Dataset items
__________________________________________________
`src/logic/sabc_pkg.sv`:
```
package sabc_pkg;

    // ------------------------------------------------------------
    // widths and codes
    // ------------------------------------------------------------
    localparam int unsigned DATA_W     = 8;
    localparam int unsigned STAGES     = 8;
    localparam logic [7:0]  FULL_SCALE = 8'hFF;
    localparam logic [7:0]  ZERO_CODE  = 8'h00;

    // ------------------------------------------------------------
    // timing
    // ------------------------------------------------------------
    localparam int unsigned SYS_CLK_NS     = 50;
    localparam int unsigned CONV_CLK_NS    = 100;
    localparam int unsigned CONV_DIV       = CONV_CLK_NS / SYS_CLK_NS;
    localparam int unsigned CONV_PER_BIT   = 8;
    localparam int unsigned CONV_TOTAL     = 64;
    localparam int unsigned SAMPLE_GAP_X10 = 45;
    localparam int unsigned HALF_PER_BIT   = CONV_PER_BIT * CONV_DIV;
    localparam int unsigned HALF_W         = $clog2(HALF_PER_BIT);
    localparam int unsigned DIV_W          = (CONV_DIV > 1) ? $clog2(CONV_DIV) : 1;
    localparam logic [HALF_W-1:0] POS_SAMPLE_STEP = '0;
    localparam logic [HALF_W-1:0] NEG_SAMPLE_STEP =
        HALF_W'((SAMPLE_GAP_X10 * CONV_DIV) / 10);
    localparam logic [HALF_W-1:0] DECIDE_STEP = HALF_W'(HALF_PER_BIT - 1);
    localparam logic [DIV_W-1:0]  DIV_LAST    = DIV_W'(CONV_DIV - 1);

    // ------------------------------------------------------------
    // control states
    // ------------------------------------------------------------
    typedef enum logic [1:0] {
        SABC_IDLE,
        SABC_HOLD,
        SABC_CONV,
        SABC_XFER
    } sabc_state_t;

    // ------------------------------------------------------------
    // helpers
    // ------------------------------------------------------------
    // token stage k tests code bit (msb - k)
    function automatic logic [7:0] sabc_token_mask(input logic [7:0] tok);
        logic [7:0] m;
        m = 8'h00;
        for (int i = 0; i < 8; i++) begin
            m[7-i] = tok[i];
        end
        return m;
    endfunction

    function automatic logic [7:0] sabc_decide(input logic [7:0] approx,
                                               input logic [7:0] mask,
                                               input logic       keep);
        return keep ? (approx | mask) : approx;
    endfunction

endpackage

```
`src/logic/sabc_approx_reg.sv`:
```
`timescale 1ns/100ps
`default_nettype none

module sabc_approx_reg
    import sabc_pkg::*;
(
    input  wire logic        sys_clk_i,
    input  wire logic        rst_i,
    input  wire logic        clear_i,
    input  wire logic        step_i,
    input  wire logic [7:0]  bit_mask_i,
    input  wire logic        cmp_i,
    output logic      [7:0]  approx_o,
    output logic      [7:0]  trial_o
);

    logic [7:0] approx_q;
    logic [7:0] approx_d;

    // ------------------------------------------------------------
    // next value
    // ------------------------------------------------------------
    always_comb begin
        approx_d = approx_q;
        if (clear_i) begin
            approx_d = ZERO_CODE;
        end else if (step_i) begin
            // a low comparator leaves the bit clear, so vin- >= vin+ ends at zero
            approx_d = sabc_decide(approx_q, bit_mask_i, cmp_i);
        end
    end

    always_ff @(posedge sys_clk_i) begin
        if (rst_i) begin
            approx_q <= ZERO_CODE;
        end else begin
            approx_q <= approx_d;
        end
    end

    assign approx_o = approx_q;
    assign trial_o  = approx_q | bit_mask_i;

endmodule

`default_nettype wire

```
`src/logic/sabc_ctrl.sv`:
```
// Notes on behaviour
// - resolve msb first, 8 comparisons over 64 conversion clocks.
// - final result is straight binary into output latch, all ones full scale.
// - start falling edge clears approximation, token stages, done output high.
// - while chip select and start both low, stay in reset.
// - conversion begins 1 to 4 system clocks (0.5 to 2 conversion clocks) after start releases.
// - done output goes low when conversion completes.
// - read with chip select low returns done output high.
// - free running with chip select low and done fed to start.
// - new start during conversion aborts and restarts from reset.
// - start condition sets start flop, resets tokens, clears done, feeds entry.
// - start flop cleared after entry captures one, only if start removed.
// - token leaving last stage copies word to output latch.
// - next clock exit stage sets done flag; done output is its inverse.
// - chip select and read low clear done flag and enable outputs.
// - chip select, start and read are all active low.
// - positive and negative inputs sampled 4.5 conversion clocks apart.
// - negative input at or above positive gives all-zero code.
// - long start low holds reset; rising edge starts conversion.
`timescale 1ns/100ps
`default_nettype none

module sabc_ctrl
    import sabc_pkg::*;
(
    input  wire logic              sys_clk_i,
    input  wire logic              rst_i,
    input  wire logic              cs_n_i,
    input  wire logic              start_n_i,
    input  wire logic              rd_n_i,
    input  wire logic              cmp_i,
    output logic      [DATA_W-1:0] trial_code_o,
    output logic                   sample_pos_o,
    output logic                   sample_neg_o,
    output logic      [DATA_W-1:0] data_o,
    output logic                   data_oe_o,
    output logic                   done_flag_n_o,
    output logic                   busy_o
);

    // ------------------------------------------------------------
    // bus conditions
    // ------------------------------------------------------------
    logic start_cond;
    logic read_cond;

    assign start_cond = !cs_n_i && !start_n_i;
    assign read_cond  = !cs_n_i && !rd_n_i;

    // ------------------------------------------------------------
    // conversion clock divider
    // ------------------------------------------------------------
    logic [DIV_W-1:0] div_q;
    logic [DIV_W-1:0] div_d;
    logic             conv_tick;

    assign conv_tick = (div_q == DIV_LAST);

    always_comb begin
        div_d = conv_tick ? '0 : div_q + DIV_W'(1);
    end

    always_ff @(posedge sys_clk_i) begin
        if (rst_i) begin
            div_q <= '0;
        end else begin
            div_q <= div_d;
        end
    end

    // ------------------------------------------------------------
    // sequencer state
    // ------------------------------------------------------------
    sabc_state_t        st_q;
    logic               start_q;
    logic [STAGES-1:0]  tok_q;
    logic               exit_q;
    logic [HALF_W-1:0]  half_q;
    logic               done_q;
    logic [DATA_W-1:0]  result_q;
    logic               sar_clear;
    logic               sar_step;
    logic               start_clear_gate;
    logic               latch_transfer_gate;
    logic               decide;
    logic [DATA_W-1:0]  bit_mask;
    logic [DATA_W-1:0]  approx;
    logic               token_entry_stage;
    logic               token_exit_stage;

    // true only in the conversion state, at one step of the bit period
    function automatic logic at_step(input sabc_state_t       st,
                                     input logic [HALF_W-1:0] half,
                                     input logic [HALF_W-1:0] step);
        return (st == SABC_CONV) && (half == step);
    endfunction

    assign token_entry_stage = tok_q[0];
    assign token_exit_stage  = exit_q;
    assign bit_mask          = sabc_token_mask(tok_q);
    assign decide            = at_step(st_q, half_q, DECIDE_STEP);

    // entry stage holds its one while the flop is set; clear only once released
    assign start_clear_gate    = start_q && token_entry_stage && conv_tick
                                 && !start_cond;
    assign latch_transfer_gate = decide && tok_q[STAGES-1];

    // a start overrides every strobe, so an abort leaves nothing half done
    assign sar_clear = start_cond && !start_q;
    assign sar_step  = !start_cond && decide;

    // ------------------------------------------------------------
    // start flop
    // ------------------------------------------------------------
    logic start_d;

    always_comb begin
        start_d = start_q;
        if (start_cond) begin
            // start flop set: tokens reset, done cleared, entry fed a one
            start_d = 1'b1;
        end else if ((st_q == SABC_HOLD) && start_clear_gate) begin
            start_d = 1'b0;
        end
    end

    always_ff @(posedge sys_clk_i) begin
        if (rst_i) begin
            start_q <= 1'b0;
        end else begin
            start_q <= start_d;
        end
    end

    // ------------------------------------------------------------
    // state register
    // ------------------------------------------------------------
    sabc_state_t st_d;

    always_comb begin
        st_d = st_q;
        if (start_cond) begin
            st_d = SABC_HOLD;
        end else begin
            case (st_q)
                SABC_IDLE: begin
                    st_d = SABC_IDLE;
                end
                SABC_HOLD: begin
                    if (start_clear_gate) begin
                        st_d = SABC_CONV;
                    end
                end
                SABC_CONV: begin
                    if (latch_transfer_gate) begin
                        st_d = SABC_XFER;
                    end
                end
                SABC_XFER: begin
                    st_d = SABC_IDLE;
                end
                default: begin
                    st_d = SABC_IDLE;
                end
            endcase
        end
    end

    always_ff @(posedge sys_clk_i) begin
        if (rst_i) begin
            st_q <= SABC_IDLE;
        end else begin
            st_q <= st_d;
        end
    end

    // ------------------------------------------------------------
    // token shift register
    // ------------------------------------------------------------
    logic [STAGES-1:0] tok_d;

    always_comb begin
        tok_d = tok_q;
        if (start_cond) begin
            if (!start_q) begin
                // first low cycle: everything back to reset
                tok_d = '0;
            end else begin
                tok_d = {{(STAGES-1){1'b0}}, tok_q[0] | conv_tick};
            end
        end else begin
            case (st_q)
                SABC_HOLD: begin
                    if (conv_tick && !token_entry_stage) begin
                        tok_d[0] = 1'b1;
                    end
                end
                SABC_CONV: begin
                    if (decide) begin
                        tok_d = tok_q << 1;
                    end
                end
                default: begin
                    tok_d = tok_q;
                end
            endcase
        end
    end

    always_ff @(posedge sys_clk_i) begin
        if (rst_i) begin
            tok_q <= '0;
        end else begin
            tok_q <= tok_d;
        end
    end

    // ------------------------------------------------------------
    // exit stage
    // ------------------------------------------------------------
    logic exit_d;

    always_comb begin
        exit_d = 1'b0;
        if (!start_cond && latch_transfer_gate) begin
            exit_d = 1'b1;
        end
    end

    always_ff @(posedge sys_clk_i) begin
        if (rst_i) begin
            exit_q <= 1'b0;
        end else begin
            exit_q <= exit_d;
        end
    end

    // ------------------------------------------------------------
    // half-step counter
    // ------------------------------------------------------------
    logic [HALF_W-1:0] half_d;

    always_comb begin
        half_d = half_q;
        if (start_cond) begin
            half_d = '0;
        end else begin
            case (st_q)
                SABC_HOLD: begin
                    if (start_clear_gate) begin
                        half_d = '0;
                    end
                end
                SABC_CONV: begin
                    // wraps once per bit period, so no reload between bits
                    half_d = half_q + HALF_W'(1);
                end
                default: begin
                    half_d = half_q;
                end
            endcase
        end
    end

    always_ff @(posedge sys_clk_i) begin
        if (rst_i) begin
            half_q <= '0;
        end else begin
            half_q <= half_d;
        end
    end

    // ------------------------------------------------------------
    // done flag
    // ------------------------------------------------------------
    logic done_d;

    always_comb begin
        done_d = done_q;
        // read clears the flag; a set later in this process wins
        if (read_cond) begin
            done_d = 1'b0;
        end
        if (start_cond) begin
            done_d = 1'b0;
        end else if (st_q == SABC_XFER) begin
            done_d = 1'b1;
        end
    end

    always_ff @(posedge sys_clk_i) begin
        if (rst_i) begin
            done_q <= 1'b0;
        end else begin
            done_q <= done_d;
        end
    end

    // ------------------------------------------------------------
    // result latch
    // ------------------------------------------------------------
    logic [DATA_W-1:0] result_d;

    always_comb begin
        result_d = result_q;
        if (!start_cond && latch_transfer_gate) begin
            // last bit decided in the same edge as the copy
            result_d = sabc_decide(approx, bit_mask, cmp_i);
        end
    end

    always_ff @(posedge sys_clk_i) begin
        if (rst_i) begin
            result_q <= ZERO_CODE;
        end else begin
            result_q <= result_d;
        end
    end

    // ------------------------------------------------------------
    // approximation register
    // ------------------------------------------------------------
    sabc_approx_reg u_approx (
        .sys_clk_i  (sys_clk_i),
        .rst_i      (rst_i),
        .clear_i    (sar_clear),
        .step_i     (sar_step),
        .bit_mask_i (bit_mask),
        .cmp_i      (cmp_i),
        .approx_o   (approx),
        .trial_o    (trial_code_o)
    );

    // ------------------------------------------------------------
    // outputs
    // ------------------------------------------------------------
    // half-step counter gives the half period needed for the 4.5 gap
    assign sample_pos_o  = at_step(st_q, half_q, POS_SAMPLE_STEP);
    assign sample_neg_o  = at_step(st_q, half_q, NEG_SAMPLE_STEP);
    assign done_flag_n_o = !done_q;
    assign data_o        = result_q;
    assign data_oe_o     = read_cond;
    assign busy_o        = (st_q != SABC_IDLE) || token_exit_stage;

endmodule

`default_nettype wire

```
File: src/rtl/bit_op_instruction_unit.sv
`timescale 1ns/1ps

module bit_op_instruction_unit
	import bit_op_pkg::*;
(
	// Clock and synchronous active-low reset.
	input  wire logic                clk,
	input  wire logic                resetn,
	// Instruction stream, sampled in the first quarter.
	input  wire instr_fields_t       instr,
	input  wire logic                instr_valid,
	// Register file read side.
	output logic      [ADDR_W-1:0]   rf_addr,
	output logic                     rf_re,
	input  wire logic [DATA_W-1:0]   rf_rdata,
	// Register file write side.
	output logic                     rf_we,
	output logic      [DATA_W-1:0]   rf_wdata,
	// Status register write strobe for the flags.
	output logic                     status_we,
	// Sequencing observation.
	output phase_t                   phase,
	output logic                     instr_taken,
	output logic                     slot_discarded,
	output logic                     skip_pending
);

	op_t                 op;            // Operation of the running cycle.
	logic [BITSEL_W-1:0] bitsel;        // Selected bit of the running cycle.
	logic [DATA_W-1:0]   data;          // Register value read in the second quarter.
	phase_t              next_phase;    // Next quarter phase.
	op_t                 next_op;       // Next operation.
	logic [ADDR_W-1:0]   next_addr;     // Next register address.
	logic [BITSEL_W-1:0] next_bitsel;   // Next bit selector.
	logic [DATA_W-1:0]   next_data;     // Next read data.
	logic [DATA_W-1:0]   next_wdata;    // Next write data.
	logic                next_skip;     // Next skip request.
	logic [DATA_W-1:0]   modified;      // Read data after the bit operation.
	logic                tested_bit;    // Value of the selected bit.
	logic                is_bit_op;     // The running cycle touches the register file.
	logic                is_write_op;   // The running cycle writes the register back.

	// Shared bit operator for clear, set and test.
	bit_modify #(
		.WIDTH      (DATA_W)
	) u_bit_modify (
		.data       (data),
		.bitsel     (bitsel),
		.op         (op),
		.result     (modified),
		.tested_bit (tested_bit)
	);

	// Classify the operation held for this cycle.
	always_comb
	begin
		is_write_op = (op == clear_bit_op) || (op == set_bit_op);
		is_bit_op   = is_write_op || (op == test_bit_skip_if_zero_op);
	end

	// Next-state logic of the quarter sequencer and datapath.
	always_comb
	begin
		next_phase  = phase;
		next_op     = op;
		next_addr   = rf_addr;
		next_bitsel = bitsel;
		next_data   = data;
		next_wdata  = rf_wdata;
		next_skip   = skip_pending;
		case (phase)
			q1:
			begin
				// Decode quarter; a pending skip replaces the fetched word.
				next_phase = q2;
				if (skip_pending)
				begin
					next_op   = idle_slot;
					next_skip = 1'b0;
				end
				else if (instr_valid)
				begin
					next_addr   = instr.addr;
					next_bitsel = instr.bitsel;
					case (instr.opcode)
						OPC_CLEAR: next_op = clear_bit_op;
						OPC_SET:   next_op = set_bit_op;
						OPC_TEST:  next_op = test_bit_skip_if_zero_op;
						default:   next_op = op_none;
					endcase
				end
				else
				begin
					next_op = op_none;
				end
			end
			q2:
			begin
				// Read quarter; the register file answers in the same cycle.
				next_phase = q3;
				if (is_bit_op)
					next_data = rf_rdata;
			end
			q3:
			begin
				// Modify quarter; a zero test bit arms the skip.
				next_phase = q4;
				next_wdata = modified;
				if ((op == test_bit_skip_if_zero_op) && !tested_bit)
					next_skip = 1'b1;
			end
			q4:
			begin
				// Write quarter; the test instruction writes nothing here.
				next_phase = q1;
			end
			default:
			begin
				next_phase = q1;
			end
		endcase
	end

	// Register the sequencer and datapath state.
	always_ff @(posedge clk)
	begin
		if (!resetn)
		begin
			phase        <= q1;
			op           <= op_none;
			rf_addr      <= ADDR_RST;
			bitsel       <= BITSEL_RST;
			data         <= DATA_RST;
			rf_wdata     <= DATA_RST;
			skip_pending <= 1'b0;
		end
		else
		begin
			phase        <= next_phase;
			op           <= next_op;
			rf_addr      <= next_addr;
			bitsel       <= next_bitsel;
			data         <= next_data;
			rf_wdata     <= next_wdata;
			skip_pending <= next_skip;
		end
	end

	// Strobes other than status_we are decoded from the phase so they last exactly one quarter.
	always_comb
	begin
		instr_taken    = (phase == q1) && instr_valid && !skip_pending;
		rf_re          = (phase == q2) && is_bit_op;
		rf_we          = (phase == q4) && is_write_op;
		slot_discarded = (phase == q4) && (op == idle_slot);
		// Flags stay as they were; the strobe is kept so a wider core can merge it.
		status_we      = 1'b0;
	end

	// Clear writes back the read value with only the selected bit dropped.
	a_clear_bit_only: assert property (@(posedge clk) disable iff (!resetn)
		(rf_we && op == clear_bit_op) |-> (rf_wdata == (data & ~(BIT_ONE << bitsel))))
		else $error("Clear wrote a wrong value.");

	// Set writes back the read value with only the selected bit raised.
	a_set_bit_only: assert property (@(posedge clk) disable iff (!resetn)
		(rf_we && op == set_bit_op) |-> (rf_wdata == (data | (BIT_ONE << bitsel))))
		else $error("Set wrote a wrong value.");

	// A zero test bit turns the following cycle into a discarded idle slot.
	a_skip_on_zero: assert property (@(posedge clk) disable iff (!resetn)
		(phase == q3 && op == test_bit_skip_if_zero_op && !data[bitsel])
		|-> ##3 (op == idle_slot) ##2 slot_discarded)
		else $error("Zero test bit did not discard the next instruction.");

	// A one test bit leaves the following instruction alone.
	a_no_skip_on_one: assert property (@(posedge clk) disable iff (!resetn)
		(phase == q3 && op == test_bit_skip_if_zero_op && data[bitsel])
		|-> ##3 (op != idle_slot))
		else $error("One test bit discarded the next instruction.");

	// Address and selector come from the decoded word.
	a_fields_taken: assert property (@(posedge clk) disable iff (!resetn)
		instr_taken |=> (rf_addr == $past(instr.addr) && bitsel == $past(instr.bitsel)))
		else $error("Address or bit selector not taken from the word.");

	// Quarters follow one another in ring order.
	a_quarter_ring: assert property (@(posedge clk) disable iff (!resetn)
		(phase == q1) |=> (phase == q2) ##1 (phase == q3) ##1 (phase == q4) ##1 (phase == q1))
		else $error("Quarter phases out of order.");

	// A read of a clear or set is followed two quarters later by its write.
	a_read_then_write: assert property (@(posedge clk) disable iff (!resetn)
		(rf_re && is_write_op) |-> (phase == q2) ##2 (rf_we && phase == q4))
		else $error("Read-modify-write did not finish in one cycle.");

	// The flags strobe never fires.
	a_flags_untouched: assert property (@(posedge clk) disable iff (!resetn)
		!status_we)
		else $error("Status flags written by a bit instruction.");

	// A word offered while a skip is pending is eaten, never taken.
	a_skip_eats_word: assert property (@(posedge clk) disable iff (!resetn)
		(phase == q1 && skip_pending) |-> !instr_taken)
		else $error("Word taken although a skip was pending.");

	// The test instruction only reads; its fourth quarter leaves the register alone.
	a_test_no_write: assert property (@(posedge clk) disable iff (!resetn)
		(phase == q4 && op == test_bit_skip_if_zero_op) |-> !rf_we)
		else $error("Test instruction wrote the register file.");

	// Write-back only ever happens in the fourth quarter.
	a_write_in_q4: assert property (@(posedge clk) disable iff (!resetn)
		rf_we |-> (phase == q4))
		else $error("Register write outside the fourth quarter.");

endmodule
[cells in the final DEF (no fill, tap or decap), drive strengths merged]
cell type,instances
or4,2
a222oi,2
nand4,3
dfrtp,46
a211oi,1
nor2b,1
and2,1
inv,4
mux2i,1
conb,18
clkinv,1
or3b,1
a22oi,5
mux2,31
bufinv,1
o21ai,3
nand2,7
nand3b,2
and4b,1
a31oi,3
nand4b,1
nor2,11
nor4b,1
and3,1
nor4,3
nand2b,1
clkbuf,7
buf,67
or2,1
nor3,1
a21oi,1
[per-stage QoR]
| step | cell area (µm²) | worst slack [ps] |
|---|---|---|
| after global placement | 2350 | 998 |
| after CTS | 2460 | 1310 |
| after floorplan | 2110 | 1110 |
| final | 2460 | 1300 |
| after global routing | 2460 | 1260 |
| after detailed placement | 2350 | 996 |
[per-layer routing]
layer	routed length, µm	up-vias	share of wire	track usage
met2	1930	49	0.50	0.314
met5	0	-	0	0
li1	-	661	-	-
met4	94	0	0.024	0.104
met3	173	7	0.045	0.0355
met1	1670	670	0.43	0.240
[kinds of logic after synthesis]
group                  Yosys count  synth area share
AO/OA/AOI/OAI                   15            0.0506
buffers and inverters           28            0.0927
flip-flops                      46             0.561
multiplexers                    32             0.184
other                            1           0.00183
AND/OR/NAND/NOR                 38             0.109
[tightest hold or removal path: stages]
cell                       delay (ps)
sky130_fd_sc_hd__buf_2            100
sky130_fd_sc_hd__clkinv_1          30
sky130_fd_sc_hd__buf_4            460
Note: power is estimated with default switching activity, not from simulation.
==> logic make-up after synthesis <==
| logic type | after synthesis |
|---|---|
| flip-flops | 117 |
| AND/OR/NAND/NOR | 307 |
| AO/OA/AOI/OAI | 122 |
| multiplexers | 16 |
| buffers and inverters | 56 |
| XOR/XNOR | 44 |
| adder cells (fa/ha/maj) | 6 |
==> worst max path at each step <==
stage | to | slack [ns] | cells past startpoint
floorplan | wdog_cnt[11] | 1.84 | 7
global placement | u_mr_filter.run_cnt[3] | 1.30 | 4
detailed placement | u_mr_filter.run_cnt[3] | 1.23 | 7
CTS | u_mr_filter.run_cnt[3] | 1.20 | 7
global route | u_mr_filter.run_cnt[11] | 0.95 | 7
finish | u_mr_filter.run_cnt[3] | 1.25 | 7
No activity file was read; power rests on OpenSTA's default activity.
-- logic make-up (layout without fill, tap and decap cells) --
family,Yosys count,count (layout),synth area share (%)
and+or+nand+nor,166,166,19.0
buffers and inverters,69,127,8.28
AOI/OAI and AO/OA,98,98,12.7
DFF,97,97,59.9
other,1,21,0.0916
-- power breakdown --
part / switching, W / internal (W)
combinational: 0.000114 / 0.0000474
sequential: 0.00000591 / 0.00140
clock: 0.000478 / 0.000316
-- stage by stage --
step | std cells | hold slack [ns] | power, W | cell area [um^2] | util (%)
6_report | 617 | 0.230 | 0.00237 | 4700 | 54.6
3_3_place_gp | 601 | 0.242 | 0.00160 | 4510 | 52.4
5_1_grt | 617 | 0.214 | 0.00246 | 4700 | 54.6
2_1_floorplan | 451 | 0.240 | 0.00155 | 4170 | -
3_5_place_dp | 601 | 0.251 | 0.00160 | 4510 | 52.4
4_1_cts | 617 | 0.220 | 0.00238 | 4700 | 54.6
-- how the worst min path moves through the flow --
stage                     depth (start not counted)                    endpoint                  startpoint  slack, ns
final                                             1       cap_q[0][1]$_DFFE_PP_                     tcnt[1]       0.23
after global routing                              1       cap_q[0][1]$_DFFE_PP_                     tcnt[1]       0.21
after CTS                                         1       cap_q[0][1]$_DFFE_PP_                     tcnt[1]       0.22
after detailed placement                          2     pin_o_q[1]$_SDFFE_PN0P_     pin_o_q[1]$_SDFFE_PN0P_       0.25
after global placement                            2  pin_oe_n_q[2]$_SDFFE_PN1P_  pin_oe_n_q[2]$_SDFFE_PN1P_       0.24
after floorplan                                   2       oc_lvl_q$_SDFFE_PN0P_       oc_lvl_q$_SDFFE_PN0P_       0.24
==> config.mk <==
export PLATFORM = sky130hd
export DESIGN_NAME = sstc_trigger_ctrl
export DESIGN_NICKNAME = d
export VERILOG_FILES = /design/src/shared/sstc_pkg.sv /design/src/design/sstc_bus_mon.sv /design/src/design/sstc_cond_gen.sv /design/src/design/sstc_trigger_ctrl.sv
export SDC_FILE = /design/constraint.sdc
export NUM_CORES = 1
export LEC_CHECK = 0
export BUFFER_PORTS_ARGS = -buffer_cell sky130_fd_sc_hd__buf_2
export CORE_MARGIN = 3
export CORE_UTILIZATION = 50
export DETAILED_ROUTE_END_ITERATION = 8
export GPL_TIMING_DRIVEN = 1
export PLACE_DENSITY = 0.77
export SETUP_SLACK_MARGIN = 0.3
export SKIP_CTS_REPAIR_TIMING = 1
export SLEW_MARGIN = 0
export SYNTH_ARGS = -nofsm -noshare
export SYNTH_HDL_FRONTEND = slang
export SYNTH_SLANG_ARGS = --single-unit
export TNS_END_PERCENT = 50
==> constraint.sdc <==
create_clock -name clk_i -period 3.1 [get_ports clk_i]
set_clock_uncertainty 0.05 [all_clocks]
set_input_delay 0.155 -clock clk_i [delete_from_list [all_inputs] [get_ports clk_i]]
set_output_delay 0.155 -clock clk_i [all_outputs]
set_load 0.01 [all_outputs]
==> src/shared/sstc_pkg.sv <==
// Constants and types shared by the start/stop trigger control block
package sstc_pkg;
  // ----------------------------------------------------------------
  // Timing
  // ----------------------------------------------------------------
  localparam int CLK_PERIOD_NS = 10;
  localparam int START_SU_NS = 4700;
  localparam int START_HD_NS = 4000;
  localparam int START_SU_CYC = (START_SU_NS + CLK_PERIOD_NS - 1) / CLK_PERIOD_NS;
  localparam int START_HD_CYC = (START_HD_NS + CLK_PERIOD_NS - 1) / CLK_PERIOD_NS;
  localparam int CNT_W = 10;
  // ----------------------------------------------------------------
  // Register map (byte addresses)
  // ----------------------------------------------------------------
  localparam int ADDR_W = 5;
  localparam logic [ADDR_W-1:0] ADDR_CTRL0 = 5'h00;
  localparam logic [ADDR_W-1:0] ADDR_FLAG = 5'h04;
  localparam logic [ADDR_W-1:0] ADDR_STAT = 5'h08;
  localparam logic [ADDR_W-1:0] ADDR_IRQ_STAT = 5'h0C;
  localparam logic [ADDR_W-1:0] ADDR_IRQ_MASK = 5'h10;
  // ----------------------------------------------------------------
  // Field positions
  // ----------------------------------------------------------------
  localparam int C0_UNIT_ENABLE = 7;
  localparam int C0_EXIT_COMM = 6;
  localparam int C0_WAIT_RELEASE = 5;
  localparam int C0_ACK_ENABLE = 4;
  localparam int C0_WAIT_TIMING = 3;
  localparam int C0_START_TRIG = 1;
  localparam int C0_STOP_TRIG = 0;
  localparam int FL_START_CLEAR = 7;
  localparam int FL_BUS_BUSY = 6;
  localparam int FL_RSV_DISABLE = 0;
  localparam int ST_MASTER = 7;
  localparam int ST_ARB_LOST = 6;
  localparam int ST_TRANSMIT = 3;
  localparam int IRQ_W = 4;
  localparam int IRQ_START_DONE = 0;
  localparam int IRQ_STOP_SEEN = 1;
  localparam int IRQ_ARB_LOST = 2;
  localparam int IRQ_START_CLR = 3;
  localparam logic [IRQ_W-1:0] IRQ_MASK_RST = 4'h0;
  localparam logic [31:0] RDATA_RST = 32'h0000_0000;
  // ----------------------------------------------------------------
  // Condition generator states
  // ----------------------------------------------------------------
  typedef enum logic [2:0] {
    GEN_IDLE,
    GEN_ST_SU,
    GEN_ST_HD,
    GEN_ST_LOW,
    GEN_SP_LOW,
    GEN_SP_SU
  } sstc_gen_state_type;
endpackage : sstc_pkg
__________________________________________________
▸ **Exercise**: Give a single number: the count of lines above that include the word "layer".

▸ **Reply to the exercise**: 2